之前我们说过，Struts1中的统一控制一般做在filter中，或者由form的校验函数做数据有效性控制。因此，无论是哪一方面的统一控制，例如参数的统一过滤、验证是否登录、文件上传验证之类，通常是在Filter中进行的；而参数的有效性，例如email只允许[0-9a-zA-Z_@]。 

建议在读代码时，先通读web.xml和struts-config.xml两个文件，从web.xml中了解filter的设置，将所有filter通读一遍，了解总体上做了什么限制，再从struts-config.xml了解action与actionForm、View的对应关系，然后根据这些关系，检查form中的参数有效性验证方法（validate函数）是否做了足够的检查，以及view中是否有基本的html过滤。具体测试case这里不多言，只要找对地方，java的测试case和其他语言也基本都差不多。 

Struts1安全特性 

参数获取 

通常使用J2ee中最常见的Request.getParamter()方法获取用户输入。此方法结合了GET/POST中提交的变量，如果两者有重名，则GET获取的优先，获取的内容非常原始，没有任何改变。不同于PHP中的$_REQUEST变量，Request.getParamter方法并没有包含cookie中获取的变量。 

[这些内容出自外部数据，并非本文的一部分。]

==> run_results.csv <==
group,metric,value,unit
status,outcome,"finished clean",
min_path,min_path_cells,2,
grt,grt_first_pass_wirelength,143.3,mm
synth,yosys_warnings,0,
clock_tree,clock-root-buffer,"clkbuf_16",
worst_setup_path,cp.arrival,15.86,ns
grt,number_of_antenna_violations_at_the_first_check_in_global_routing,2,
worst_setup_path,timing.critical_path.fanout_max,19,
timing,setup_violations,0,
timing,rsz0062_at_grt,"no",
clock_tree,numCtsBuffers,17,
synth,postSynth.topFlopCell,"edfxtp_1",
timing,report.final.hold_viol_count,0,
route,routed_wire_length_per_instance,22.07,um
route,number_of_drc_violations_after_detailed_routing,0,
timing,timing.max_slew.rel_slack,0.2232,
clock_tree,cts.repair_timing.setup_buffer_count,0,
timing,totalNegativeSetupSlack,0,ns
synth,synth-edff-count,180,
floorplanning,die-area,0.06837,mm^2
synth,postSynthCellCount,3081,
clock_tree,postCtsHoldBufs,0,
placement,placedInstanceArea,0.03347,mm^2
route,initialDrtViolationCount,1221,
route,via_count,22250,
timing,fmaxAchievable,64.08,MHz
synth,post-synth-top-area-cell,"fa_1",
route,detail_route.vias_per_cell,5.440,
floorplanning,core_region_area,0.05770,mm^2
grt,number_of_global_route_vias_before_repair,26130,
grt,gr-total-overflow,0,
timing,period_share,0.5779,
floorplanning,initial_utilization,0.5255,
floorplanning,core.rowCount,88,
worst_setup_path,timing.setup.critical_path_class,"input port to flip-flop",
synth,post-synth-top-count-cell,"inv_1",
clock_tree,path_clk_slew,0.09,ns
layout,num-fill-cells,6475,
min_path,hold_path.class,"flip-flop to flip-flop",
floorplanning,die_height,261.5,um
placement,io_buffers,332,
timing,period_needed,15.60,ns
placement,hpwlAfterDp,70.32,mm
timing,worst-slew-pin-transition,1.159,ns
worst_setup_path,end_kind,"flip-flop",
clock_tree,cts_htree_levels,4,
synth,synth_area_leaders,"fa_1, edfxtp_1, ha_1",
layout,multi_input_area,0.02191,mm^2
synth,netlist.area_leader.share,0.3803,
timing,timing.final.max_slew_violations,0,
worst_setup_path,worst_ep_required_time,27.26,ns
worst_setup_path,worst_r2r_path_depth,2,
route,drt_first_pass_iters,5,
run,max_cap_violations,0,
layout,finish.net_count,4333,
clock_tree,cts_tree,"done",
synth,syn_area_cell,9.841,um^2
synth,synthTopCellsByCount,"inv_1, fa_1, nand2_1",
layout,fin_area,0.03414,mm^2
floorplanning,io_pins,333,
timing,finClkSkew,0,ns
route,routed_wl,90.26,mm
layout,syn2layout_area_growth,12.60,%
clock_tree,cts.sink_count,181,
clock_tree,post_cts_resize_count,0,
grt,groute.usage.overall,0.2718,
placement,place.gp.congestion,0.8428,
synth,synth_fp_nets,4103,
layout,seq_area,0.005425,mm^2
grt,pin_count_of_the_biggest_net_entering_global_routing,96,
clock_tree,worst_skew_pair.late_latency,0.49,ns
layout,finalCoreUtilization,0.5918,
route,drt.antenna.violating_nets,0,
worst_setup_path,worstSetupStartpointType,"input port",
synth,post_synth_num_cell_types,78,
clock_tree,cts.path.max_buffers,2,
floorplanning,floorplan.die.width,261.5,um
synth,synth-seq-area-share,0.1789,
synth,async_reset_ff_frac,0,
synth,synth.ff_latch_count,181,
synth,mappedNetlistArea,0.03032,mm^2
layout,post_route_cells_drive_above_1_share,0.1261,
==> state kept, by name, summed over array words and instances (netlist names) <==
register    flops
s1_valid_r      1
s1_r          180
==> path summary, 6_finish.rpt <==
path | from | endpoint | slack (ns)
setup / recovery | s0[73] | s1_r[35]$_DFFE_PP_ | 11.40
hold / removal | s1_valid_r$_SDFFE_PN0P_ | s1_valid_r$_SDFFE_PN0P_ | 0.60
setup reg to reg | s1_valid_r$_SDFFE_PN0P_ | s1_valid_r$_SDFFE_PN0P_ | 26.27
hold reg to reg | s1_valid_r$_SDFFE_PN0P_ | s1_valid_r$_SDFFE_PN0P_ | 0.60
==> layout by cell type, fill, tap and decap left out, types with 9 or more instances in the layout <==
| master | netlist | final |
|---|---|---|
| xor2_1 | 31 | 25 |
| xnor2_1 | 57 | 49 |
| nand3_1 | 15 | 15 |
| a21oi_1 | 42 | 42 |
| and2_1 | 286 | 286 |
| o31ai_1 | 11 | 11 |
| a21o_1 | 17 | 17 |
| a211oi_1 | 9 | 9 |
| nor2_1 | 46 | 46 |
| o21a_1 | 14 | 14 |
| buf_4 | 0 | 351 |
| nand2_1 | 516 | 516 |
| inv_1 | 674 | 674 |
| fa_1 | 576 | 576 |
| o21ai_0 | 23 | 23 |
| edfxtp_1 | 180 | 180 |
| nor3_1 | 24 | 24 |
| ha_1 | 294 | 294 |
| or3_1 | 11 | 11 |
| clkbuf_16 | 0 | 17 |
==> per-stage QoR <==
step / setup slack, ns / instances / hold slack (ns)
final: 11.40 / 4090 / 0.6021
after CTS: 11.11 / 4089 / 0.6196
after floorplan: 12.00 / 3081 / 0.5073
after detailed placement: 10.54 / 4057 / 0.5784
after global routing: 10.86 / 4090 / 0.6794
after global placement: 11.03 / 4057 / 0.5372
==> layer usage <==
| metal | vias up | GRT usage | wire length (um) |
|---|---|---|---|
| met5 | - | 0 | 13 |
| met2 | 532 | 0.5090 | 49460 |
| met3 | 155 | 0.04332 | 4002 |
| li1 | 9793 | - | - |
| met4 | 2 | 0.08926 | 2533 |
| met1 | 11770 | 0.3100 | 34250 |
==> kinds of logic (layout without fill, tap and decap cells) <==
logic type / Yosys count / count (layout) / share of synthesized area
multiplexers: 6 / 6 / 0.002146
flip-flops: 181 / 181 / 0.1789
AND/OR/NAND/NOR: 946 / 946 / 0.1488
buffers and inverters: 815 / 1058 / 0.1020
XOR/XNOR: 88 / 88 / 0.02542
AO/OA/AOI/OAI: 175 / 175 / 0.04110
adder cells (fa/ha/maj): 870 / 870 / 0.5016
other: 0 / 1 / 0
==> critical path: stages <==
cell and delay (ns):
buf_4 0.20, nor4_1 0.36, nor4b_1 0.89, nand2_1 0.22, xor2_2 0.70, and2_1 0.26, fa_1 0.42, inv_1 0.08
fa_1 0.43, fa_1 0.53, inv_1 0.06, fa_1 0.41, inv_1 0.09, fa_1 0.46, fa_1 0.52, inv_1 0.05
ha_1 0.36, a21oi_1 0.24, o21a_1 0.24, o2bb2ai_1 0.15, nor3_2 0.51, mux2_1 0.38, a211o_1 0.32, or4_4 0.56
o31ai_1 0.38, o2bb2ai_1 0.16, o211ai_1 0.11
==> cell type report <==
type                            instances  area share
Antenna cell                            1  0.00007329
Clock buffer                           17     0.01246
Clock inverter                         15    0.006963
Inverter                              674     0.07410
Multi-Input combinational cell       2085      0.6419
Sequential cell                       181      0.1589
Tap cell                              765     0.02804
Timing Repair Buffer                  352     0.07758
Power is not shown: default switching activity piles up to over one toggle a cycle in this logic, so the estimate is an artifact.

actionForm中获取的变量也是框架通过上述方法获取的，因此虽然看起来是直接使用没有通过函数获取，实际上也是一样。 

文件操作 

文件下载在struts中并没有做任何限制。在文件上传中，一般是使用Apache-Common-FileUpload的组件。其中也未替代用户做任何限制和检查，需要手工实现扩展名判断、验证等代码。因此如果action中的逻辑代码没有做任何检查，基本可以判断存在问题。 

前端防范 

一般Struts1使用jsp作为默认的前端引擎，常见的过滤方式与jsp相同，不做赘述。 

CSRF防范 

Struts1提供了一个生成并验证Token的api（isTokenVaild），在检查是否防范了CSRF的时候，可以查看应用程序是否使用了这个API（也可以查看提交的请求包中是否包含org.apache.struts.taglib.html.TOKEN这个变量）。如果未使用，就可以检查是否在Filter之类的地方做了统一的自己实现的CSRF token验证防范。 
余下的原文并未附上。